The main goal, he said, was not merely insuring compliance to regulation, but instead insuring actual security.
Speaking at the HIMSS 2017 conference in Orlando, Florida, today, Seth Carmody, a US Food and Drug Administration Cybersecurity Project Manager, gave something of a state-of-security address for the health IT industry, emphasizing the need for collaboration and looking to dispel myths about what companies can and can’t do to respond to threats.
The main goal, he said, was not ensuring compliance to regulation, but instead ensuring security.
While the FDA and manufacturers alike may prioritize product and data safety as it relates to devices’ intended uses, he called for continually intensifying attention to adversarial misuse and exploitation. While direct patient harm is the most blatant concern for the safety of medical devices, the risks of compromised PHI must also be faced down. Third party components are a complicating factor: many devices and systems use them, but the company delivering the final product is responsible for any risks associated with them.
Margie Zuk of MITRE, speaking immediately after Carmody, repeated a need for transparency about potentially compromising weaknesses in third party components. She noted that Phillips had previously committed to publishing their full Bill of Materials, and hoped other companies would follow suit.
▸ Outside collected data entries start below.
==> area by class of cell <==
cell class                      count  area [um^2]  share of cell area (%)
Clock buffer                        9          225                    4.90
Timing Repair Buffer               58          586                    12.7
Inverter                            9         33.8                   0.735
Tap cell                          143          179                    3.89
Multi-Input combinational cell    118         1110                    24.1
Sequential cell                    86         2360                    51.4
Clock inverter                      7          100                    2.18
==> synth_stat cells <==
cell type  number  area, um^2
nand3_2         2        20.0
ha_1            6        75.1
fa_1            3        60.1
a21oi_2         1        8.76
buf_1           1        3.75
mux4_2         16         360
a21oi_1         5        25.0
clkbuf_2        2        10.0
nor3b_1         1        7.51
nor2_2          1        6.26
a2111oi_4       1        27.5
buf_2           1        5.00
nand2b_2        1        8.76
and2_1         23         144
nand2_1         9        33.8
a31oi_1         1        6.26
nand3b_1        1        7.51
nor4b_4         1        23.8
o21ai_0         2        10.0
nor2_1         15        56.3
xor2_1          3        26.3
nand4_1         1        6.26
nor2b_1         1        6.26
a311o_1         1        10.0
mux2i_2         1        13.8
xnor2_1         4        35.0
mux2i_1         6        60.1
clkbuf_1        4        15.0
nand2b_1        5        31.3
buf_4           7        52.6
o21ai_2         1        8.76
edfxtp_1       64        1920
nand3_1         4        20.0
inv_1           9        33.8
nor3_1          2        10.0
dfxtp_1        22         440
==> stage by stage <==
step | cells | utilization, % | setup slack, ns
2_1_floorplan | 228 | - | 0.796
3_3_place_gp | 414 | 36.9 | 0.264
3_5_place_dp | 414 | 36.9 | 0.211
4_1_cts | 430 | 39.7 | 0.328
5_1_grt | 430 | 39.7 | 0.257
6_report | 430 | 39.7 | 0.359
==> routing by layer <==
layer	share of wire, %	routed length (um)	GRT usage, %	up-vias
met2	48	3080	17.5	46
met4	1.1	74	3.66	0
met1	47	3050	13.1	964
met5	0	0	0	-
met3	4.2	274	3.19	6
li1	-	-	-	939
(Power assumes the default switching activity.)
**src/rtl/if_fetch_unit.sv**
```systemverilog
// Purpose: instruction fetch unit; owns the PC, reads instruction memory, presents PC+4/instruction to IF register.
// Latency: word returned with imem_rdy in cycle N is presented from cycle N+1; branch target fetched from N+1.
// Backpressure: freeze holds the output; one extra response lands in a skid slot, then imem_req drops until release.
//
// Ports:
//   clk, rst (async, active-low)     clock and reset
//   freeze                           downstream stall, hold current output pair
//   branch_taken, branch_addr        single-cycle redirect from execute
//   imem_req, imem_addr              read request and word-aligned address (addr = fetch pc)
//   imem_rdy, imem_rdata             memory response for imem_addr in this cycle
//   PC_out, Instruction_out          presented pc+4 and instruction, zeroed when invalid
//   inst_valid                       outputs carry a real fetched instruction
module if_fetch_unit #(
    parameter logic [31:0] RESET_PC = 32'h0000_0000
) (
    input  logic        clk,
    input  logic        rst,
    input  logic        freeze,
    input  logic        branch_taken,
    input  logic [31:0] branch_addr,
    output logic        imem_req,
    output logic [31:0] imem_addr,
    input  logic        imem_rdy,
    input  logic [31:0] imem_rdata,
    output logic [31:0] PC_out,
    output logic [31:0] Instruction_out,
    output logic        inst_valid
);

    typedef enum logic {
        S_FETCH = 1'b0,
        S_HOLD  = 1'b1
    } state_t;

    state_t      state_q,    state_d;
    logic [31:0] fetch_pc_q, fetch_pc_d;
    logic [31:0] out_pc_q,   out_pc_d;
    logic [31:0] out_inst_q, out_inst_d;
    logic        out_valid_q, out_valid_d;
    logic [31:0] skid_pc_q,  skid_pc_d;
    logic [31:0] skid_inst_q, skid_inst_d;
    logic        skid_valid_q, skid_valid_d;

    logic        slot_free;
    logic [31:0] pc_plus4;

    // Redirect targets are word aligned; the low address bits carry no meaning.
    logic [1:0]  unused_branch_lsbs;
    assign unused_branch_lsbs = branch_addr[1:0];

    assign imem_req  = (state_q == S_FETCH) && rst;
    assign imem_addr = fetch_pc_q;
    assign pc_plus4  = fetch_pc_q + 32'd4;   // wraps modulo 2^32
    // The output slot can take a new word if it is empty or is being consumed now.
    assign slot_free = !out_valid_q || !freeze;

    always_comb begin
        state_d      = state_q;
        fetch_pc_d   = fetch_pc_q;
        out_pc_d     = out_pc_q;
        out_inst_d   = out_inst_q;
        out_valid_d  = out_valid_q;
        skid_pc_d    = skid_pc_q;
        skid_inst_d  = skid_inst_q;
        skid_valid_d = skid_valid_q;

        if (branch_taken) begin
            // Redirect beats freeze and discards any response arriving this cycle.
            fetch_pc_d   = {branch_addr[31:2], 2'b00};
            out_valid_d  = 1'b0;
            skid_valid_d = 1'b0;
            state_d      = S_FETCH;
        end else begin
            unique case (state_q)
                S_FETCH: begin
                    if (imem_rdy && imem_req) begin
                        fetch_pc_d = pc_plus4;
                        if (slot_free) begin
                            out_pc_d    = pc_plus4;
                            out_inst_d  = imem_rdata;
                            out_valid_d = 1'b1;
                        end else begin
                            skid_pc_d    = pc_plus4;
                            skid_inst_d  = imem_rdata;
                            skid_valid_d = 1'b1;
                            state_d      = S_HOLD;
                        end
                    end else if (!freeze) begin
                        // Consumed word is not replaced; present a bubble.
                        out_valid_d = 1'b0;
                    end
                end
                S_HOLD: begin
                    if (!freeze) begin
                        out_pc_d     = skid_pc_q;
                        out_inst_d   = skid_inst_q;
                        out_valid_d  = skid_valid_q;
                        skid_valid_d = 1'b0;
                        state_d      = S_FETCH;
                    end
                end
                default: state_d = S_FETCH;
            endcase
        end
    end

    always_ff @(posedge clk or negedge rst) begin
        if (!rst) begin
            state_q      <= S_FETCH;
            fetch_pc_q   <= RESET_PC;
            out_pc_q     <= 32'd0;
            out_inst_q   <= 32'd0;
            out_valid_q  <= 1'b0;
            skid_pc_q    <= 32'd0;
            skid_inst_q  <= 32'd0;
            skid_valid_q <= 1'b0;
        end else begin
            state_q      <= state_d;
            fetch_pc_q   <= fetch_pc_d;
            out_pc_q     <= out_pc_d;
            out_inst_q   <= out_inst_d;
            out_valid_q  <= out_valid_d;
            skid_pc_q    <= skid_pc_d;
            skid_inst_q  <= skid_inst_d;
            skid_valid_q <= skid_valid_d;
        end
    end

    assign inst_valid      = out_valid_q;
    assign PC_out          = out_valid_q ? out_pc_q   : 32'd0;
    assign Instruction_out = out_valid_q ? out_inst_q : 32'd0;

endmodule

```
**config.mk**
```make
export PLATFORM = sky130hd
export DESIGN_NAME = if_fetch_unit
export DESIGN_NICKNAME = d
export VERILOG_FILES = /design/src/rtl/if_fetch_unit.sv
export SDC_FILE = /design/constraint.sdc
export NUM_CORES = 1
export LEC_CHECK = 0
export CORE_MARGIN = 5
export CORE_UTILIZATION = 52
export DETAILED_ROUTE_END_ITERATION = 12
export PLACE_DENSITY = 0.81
export SYNTH_ARGS = -nofsm -noshare
export SYNTH_HDL_FRONTEND = slang
export SYNTH_SLANG_ARGS = --single-unit
```
**constraint.sdc**
```tcl
create_clock -name clk -period 2.6 [get_ports clk]
set_clock_uncertainty 0.05 [all_clocks]
set_input_delay 0.52 -clock clk [delete_from_list [all_inputs] [get_ports clk]]
set_output_delay 0.52 -clock clk [all_outputs]
set_load 0.1 [all_outputs]
```
==> report_table.html, run 1 <==
<table>
<tr><th>Metric</th><th>Value</th></tr>
<tr><th colspan="2">CTS</th></tr>
<tr><td>Total number of H-tree levels</td><td>4</td></tr>
<tr><td>Clk slew on worst S/H paths</td><td>0.06 ns</td></tr>
<tr><td>Worst-skew pair later-pin latency</td><td>0.42 ns</td></tr>
<tr><td>TritonCTS sink count</td><td>157</td></tr>
<tr><td>Number of buffers created by CTS</td><td>17</td></tr>
<tr><td>CTS resizes</td><td>0</td></tr>
<tr><td>Postcts setup bufs</td><td>0</td></tr>
<tr><td>Buffers from clock root to sink, at most</td><td>2</td></tr>
<tr><td>Count of hold buffers inserted by post-cts repair</td><td>1</td></tr>
<tr><td>Root buffer cell</td><td>clkbuf_16</td></tr>
<tr><td>TritonCTS clock tree</td><td>built</td></tr>
<tr><th colspan="2">Pwr</th></tr>
<tr><td>Power density over cell area</td><td>665 nW/um2</td></tr>
<tr><td>Switching portion of total power</td><td>0.329</td></tr>
<tr><td>Lkg Pwr</td><td>0.00485 uW</td></tr>
<tr><td>Seq pwr share</td><td>0.426</td></tr>
<tr><td>Worst voltage drop across the vdd grid</td><td>491 uV</td></tr>
<tr><td>Clock Power Share</td><td>0.325</td></tr>
<tr><td>Cell internal power dissipation</td><td>4880 uW</td></tr>
<tr><td>Logic pwr share</td><td>0.250</td></tr>
<tr><td>Switching power of the nets</td><td>2400 uW</td></tr>
<tr><th colspan="2">Route</th></tr>
<tr><td>Remaining design rule violation count</td><td>0</td></tr>
<tr><td>Iteration-0 DRC Markers</td><td>582</td></tr>
<tr><td>Number of vias per cell after detailed routing</td><td>5.52</td></tr>
<tr><td>Final routed wirelength across all metal layers</td><td>20400 um</td></tr>
<tr><td>Final antenna-violating net count</td><td>0</td></tr>
<tr><td>Via Count</td><td>6796</td></tr>
<tr><td>DR pass1 iterations</td><td>7</td></tr>
<tr><td>Detailed-route wire length per cell</td><td>16.5 um</td></tr>
<tr><th colspan="2">Yosys</th></tr>
<tr><td>Avg Inst Size Synth</td><td>8.86 um2</td></tr>
<tr><td>Distinct cell type count of the synthesized netlist</td><td>47</td></tr>
<tr><td>Yosys warns</td><td>0</td></tr>
<tr><td>Flip-flop and latch count after synthesis</td><td>157</td></tr>
<tr><td>Netlist area before placement</td><td>7930 um2</td></tr>
<tr><td>Sequential element share of the synthesized area</td><td>0.495</td></tr>
<tr><td>Most used DFF post-synth</td><td>dfrtp_1</td></tr>
<tr><td>Proportion of register bits with asynchronous set or reset after synthesis</td><td>1.00</td></tr>
<tr><td>Gate count of the mapped netlist</td><td>895</td></tr>
<tr><td>Number of enable flip-flop cells after synthesis</td><td>0</td></tr>
<tr><th colspan="2">STA</th></tr>
<tr><td>Unrepaired setup endpoints after global routing</td><td>no</td></tr>
<tr><td>Max-slew headroom at the worst pin</td><td>0.448</td></tr>
<tr><td>Minimum clock period</td><td>2.38 ns</td></tr>
<tr><td>Total negative slack</td><td>0 ns</td></tr>
<tr><td>Total count of max-transition violations in the final report</td><td>0</td></tr>
<tr><td>Final hold vios</td><td>0</td></tr>
<tr><td>Period Utilization, post-route</td><td>0.917</td></tr>
<tr><td>Measured slew at the worst slew-check pin</td><td>0.828 ns</td></tr>
<tr><td>Setup Viol. Count Final</td><td>0</td></tr>
<tr><td>Least setup slack across all paths after layout</td><td>0.217 ns</td></tr>
<tr><td>Max Clock Freq</td><td>0.420 GHz</td></tr>
<tr><th colspan="2">Flow run</th></tr>
<tr><td>Number of max-cap violations</td><td>0</td></tr>
<tr><th colspan="2">Die</th></tr>
<tr><td>Horizontal die dimension</td><td>134 um</td></tr>
<tr><td>Die Outline Area</td><td>17800 um2</td></tr>
<tr><td>Die height</td><td>134 um</td></tr>
<tr><td>Row Count</td><td>45</td></tr>
<tr><td>Boundary Pins</td><td>167</td></tr>
<tr><td>Initial standard-cell utilization of the core</td><td>0.526</td></tr>
<tr><td>Core Region</td><td>15100 um2</td></tr>
<tr><th colspan="2">Critical path</th></tr>
<tr><td>Slowest stage delay, CP</td><td>0.52 ns</td></tr>
<tr><td>List of cells traversed by the critical path</td><td>ha_1 -&gt; nand4_2 -&gt; buf_4 -&gt; nor3_1 -&gt; nand3_1 -&gt; xor2_1 -&gt; o21ai_0</td></tr>
<tr><td>Data required, critical path</td><td>2.84 ns</td></tr>
<tr><td>Register-to-Register Setup Slack</td><td>0.22 ns</td></tr>
<tr><td>Critical path class</td><td>flop to flop</td></tr>
<tr><td>Critical path capture point type</td><td>flop</td></tr>
<tr><td>Critical-path maximum fanout</td><td>8</td></tr>
<tr><td>Number of buffers and inverters on the critical path</td><td>1</td></tr>
<tr><td>Data arrival time of the critical path</td><td>2.62 ns</td></tr>
<tr><td>Critical-path top delay cell</td><td>nor3_1</td></tr>
<tr><td>Category of the worst setup path launch point</td><td>flop</td></tr>
<tr><td>Cell type group with the largest total delay on the critical path</td><td>simple AND/OR/NAND/NOR gates</td></tr>
<tr><th colspan="2">Global routing</th></tr>
<tr><td>Number of global-route vias before repair</td><td>6531</td></tr>
<tr><td>Tot GR Track Use</td><td>0.232</td></tr>
<tr><td>Largest net degree at the start of global routing</td><td>143</td></tr>
<tr><td>Residual overflow from global routing</td><td>0</td></tr>
<tr><td>Initial antenna violation count</td><td>0</td></tr>
<tr><td>First-pass GRT wire length</td><td>33200 um</td></tr>
<tr><th colspan="2">Cells and area</th></tr>
<tr><td>Area Overhead vs Synth</td><td>38.1%</td></tr>
<tr><td>Fill count</td><td>1081</td></tr>
<tr><td>Layout cell share with drive strength beyond 1</td><td>0.225</td></tr>
<tr><td>Diode count</td><td>0</td></tr>
<tr><td>Final nets</td><td>1102</td></tr>
<tr><th colspan="2">Place</th></tr>
<tr><td>PortBufs</td><td>160</td></tr>
<tr><td>HPWL after DPL</td><td>14300 um</td></tr>
<tr><td>Worst Setup Slack post-DPL</td><td>0.274 ns</td></tr>
<tr><td>Routability cong.</td><td>0.929</td></tr>
<tr><th colspan="2">Outcome</th></tr>
<tr><td>Status</td><td>complete, no violations</td></tr>
<tr><th colspan="2">Worst hold path</th></tr>
<tr><td>Kind of path behind the tightest hold check</td><td>primary input to flop</td></tr>
</table>
==> worst register-to-register path: stages (launching register included) <==
cell and delay, ns:
dfrtp_2 0.45, ha_1 0.28, nand4_2 0.16, buf_4 0.20, nor3_1 0.52, nand3_1 0.17, xor2_1 0.28, o21ai_0 0.15
==> flip-flops by register name (all words and copies together) (netlist names) <==
| signal | cells |
|---|---|
| out_inst_q | 32 |
| skid_inst_q | 32 |
| imem_addr | 30 |
| out_pc_q | 30 |
| skid_pc_q | 30 |
| inst_valid | 1 |
| skid_valid_q | 1 |
| state_q | 1 |
==> cells by family after synthesis <==
family / synth area share
muxes: 0.0484
adders and majority gates: 0.00158
DFF: 0.495
xor gates and xnor gates: 0.0552
buffers and inverters: 0.0390
other: 0.000473
AOI/OAI and AO/OA: 0.100
and+or+nand+nor: 0.260
==> path summary, 6_finish.rpt <==
path / depth (start not counted) / from / endpoint
min: 2 / branch_taken / inst_valid
max in group asynchronous: 3 / rst / imem_addr[18]
min in group asynchronous: 2 / rst / out_pc_q[23]
min reg2reg: 2 / out_pc_q[6] / out_pc_q[6]
max reg2reg: 7 / imem_addr[2] / out_pc_q[30]
max: 7 / imem_addr[2] / out_pc_q[30]
==> cells in the final DEF, fill, tap and decap left out, types with 4 or more instances in the layout <==
master,instances
dfrtp_1,149
nand4_1,14
and2_1,4
xnor2_1,21
dfrtp_2,8
nor3_1,15
nand2_1,224
buf_12,69
mux2i_1,35
buf_4,47
inv_1,5
o21ai_0,112
and2_2,62
a21oi_1,21
nand3_1,20
clkbuf_8,5
nor4_1,10
o21ai_1,5
nor2_1,25
clkdlybuf4s50_1,64
o31a_1,4
and3_1,20
clkbuf_16,17
conb_1,4
xor2_1,29
==> through the flow <==
stage               total power [uW]  std cells  area (um2)  hold WS, ns   util
global placement                4880       1200       10400        0.323  0.688
finish                          7280       1231       11000        0.301  0.726
CTS                             7310       1231       11000        0.283  0.726
floorplan                       4290        898        8030        0.174      -
detailed placement              4950       1200       10400        0.323  0.688
global route                    7590       1231       11000        0.305  0.726
==> power by group through the flow <==
stage               sequential [uW]  combinational, uW  clock (uW)
floorplan                      3370                921           0
global placement               3110               1780           0
detailed placement             3130               1820           0
CTS                            3100               1830        2390
global route                   3150               1950        2500
finish                         3100               1820        2360
==> synthesized netlist by cell type (2+ instances only) <==
cell,n,share of area
nand2_1,224,0.11
dfrtp_1,157,0.50
o21ai_0,112,0.071
and2_1,66,0.052
clkbuf_1,48,0.023
mux2i_1,35,0.044
xor2_1,29,0.032
nor2_1,25,0.012
a21oi_1,21,0.013
and3_1,21,0.017
nand3_1,21,0.013
xnor2_1,21,0.023
nor3_1,15,0.0095
nand4_1,14,0.011
buf_2,10,0.0063
nor4_1,10,0.0079
buf_1,5,0.0024
buf_4,5,0.0047
inv_1,5,0.0024
o21ai_1,5,0.0032
nor2b_1,4,0.0032
o31a_1,4,0.0044
a31oi_1,3,0.0024
mux2_2,3,0.0043
nand2b_1,3,0.0024
o31ai_1,3,0.0028
and4_1,2,0.0022
nand4_2,2,0.0032
nor3b_1,2,0.0019
nor4_2,2,0.0032
or4_4,2,0.0028
==> final cells by class <==
class	count	area [um2]	share of cell area
flip-flops and latches	157	3940	0.360
multi-input cells	667	3790	0.346
repair buffers	183	2400	0.219
clock buffers	24	502	0.0458
well taps	188	235	0.0215
clock inverters	6	60.1	0.00548
inverters	6	22.5	0.00206
==> per-layer routing <==
layer | GRT usage | part of all wire | wire length [um]
met5 | 0 | 0 | 0
met4 | 0.0794 | 0.021 | 427
met3 | 0.0476 | 0.059 | 1200
met2 | 0.373 | 0.48 | 9850
met1 | 0.316 | 0.44 | 8890
Note: power is estimated with default switching activity, not from simulation.
==> run 2, diff against run 1 <==
- CORE_UTILIZATION: 52 -> 64
- DONT_BUFFER_PORTS: unset -> 1
- PLACE_DENSITY: 0.81 -> 0.8
==> run 2 against run 1 <==
Against the previous run:
- the run now ends with hold timing left
- global-route usage grew 3.1 points
- clock-buffer cell count shrank 2
- final area shrank 18%
- register-to-register slack gained 0.15 ns
- combinational power shrank 20%
- worst hold slack lost 0.56 ns
- non-clock buffer count shrank 134
- die area shrank 17%
- critical path depth shrank 5
- sequential power is essentially flat
- clock power grew 6%
==> report_table.html, run 2 (synthesis gave the netlist of run 1 again) <==
<table>
<tr><th>Metric</th><th>Value</th></tr>
<tr><th colspan="2">CTS</th></tr>
<tr><td>Worst-skew pair later-pin latency</td><td>0.42 ns</td></tr>
<tr><td>Clk slew on worst S/H paths</td><td>0.06 ns</td></tr>
<tr><td>Postcts setup bufs</td><td>0</td></tr>
<tr><td>Total number of H-tree levels</td><td>4</td></tr>
<tr><td>CTS resizes</td><td>0</td></tr>
<tr><td>Root buffer cell</td><td>clkbuf_16</td></tr>
<tr><td>Buffers from clock root to sink, at most</td><td>2</td></tr>
<tr><td>TritonCTS sink count</td><td>157</td></tr>
<tr><td>Number of buffers created by CTS</td><td>17</td></tr>
<tr><td>TritonCTS clock tree</td><td>built</td></tr>
<tr><th colspan="2">Cells and area</th></tr>
<tr><td>Area Overhead vs Synth</td><td>13.0%</td></tr>
<tr><td>Layout cell share with drive strength beyond 1</td><td>0.188</td></tr>
<tr><td>Diode count</td><td>0</td></tr>
<tr><td>Final nets</td><td>968</td></tr>
<tr><td>Fill count</td><td>872</td></tr>
<tr><td>Highest-count cells in the layout ignoring fill and taps</td><td>nand2_1, dfrtp_1, o21ai_0</td></tr>
<tr><td>Biggest regs</td><td>out_inst_q (32), skid_inst_q (32)</td></tr>
<tr><td>Most frequent standard cell in the layout excluding fill and tap cells</td><td>nand2_1</td></tr>
<tr><th colspan="2">Global routing</th></tr>
<tr><td>Initial antenna violation count</td><td>0</td></tr>
<tr><td>Residual overflow from global routing</td><td>0</td></tr>
<tr><td>Tot GR Track Use</td><td>0.263</td></tr>
<tr><td>Largest net degree at the start of global routing</td><td>162</td></tr>
<tr><td>Number of global-route vias before repair</td><td>6064</td></tr>
<tr><td>First-pass GRT wire length</td><td>30900 um</td></tr>
<tr><th colspan="2">Die</th></tr>
<tr><td>Boundary Pins</td><td>167</td></tr>
<tr><td>Die height</td><td>121 um</td></tr>
<tr><td>Core Region</td><td>12100 um2</td></tr>
<tr><td>Row Count</td><td>40</td></tr>
<tr><td>Horizontal die dimension</td><td>121 um</td></tr>
<tr><td>Initial standard-cell utilization of the core</td><td>0.658</td></tr>
<tr><td>Die Outline Area</td><td>14700 um2</td></tr>
<tr><th colspan="2">STA</th></tr>
<tr><td>Minimum clock period</td><td>2.36 ns</td></tr>
<tr><td>Least setup slack across all paths after layout</td><td>0.235 ns</td></tr>
<tr><td>Measured slew at the worst slew-check pin</td><td>0.632 ns</td></tr>
<tr><td>Total negative slack</td><td>0 ns</td></tr>
<tr><td>Final hold vios</td><td>157</td></tr>
<tr><td>Max-slew headroom at the worst pin</td><td>0.579</td></tr>
<tr><td>Unrepaired setup endpoints after global routing</td><td>no</td></tr>
<tr><td>Period Utilization, post-route</td><td>0.909</td></tr>
<tr><td>Max Clock Freq</td><td>0.423 GHz</td></tr>
<tr><td>Worst-case hold slack</td><td>-0.261 ns</td></tr>
<tr><td>Setup Viol. Count Final</td><td>0</td></tr>
<tr><td>Total count of max-transition violations in the final report</td><td>0</td></tr>
<tr><th colspan="2">Critical path</th></tr>
<tr><td>Critical-path maximum fanout</td><td>26</td></tr>
<tr><td>Slowest stage delay, CP</td><td>0.54 ns</td></tr>
<tr><td>Data arrival time of the critical path</td><td>1.79 ns</td></tr>
<tr><td>Category of the worst setup path launch point</td><td>flop</td></tr>
<tr><td>List of cells traversed by the critical path</td><td>buf_4 -&gt; and2_2</td></tr>
<tr><td>Data required, critical path</td><td>2.03 ns</td></tr>
<tr><td>Critical-path top delay cell</td><td>dfrtp_2</td></tr>
<tr><td>Critical path capture point type</td><td>output port</td></tr>
<tr><td>Critical path class</td><td>flop to output port</td></tr>
<tr><th colspan="2">Pwr</th></tr>
<tr><td>Lkg Pwr</td><td>0.00404 uW</td></tr>
<tr><td>Power density over cell area</td><td>784 nW/um2</td></tr>
<tr><td>Worst voltage drop across the vdd grid</td><td>384 uV</td></tr>
<tr><th colspan="2">Flow run</th></tr>
<tr><td>Number of max-cap violations</td><td>0</td></tr>
<tr><th colspan="2">Route</th></tr>
<tr><td>Final routed wirelength across all metal layers</td><td>19000 um</td></tr>
<tr><td>Number of vias per cell after detailed routing</td><td>5.82</td></tr>
<tr><td>Iteration-0 DRC Markers</td><td>505</td></tr>
<tr><td>Detailed-route wire length per cell</td><td>17.6 um</td></tr>
<tr><td>Final antenna-violating net count</td><td>0</td></tr>
<tr><td>DR pass1 iterations</td><td>7</td></tr>
<tr><td>Via Count</td><td>6284</td></tr>
<tr><td>Remaining design rule violation count</td><td>0</td></tr>
<tr><th colspan="2">Place</th></tr>
<tr><td>Routability cong.</td><td>0.945</td></tr>
<tr><td>Worst Setup Slack post-DPL</td><td>0.393 ns</td></tr>
<tr><td>PortBufs</td><td>0</td></tr>
<tr><td>HPWL after DPL</td><td>12900 um</td></tr>
<tr><th colspan="2">Worst hold path</th></tr>
<tr><td>Kind of path behind the tightest hold check</td><td>primary input to asynchronous set/reset pin</td></tr>
<tr><th colspan="2">Outcome</th></tr>
<tr><td>Violated checks</td><td>hold timing</td></tr>
<tr><td>Status</td><td>complete, but fails checks</td></tr>
</table>
-- run 2: cell count changes in the layout (fill, tap and decap cells not counted), sizes merged --
cell,delta
buf,-69
clkdlybuf4s50,-64
clkbuf,-2
clkinv,+2
bufinv,+1
clkinvlp,+1
dlygate4sd3,-1
-- run 2: layer usage --
layer  GRT usage  vias to the layer above  share of wire
met5           0                        -              0
met4       0.102                        0          0.021
met3      0.0718                       36          0.080
met2       0.419                      227           0.48
met1       0.345                     3030           0.42
li1            -                     2991              -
Carmody and his team’s primary efforts stem from Executive Order 1636 (Improving Critical Infrastructure Cybersecurity), issued by the Obama administration in 2013 to stress the need for reactive interagency cooperation to find threats and disseminate them to the industry in real time.
“We’re maturing,” Carmody said of the fight to ensure postmarket security, “we just got started in 2013, so some sectors may have had a 15 or 20 years head start.”
Much of their work, aside from issuing guidelines, is sharing responsibility for risk, addressing threats at the design level, and articulating manufacturer culpability for weaknesses, potentially tying that to legislation. “Let’s mature together,” he suggested.
Carmody sought to clarify a few industry “myths,” particularly the notion that manufacturers are not allowed to alter their devices without requiring re-certification. With some exceptions, he said, their policy since 2005 has been to allow tweaks solely designed for security without demanding pre-market review from the FDA. He essentially hinted that many manufacturers, or at least some of their representatives on the sales side, use the concept of strict review as an excuse to avoid the often-expensive process of adaptation.
He noted that the agency had widened the scope of their 30-day remediation timeframe for patches and solutions to include a tier for 60-day remediation, but that they wanted that number to come down.
Zuk, for her part, spoke of a wide variety of needs that still need to be addressed in the industry. MITRE is a federally funded non-profit that runs a series of research and development operations to assist agencies and companies with shoring up deficiencies. Both she and Carmody mentioned that hospitals themselves become responsible for problems with unsecure devices once they are in their facilities, further establishing a need for the conversation to include all members of the industry. “We need the big organizations to help the small organizations, because this is a big lift,” she said, referring to healthcare systems, “in order for the ecosystem to work we need to come up with creative solutions that can be used by all members of that ecosystem.”
Zuk noted that the Healthcare Industry Cybersecurity Task Force, a project of the Department of Health and Human Services, was meeting at HIMSS and wrapping up a report that they are set to deliver to Congress in the coming months.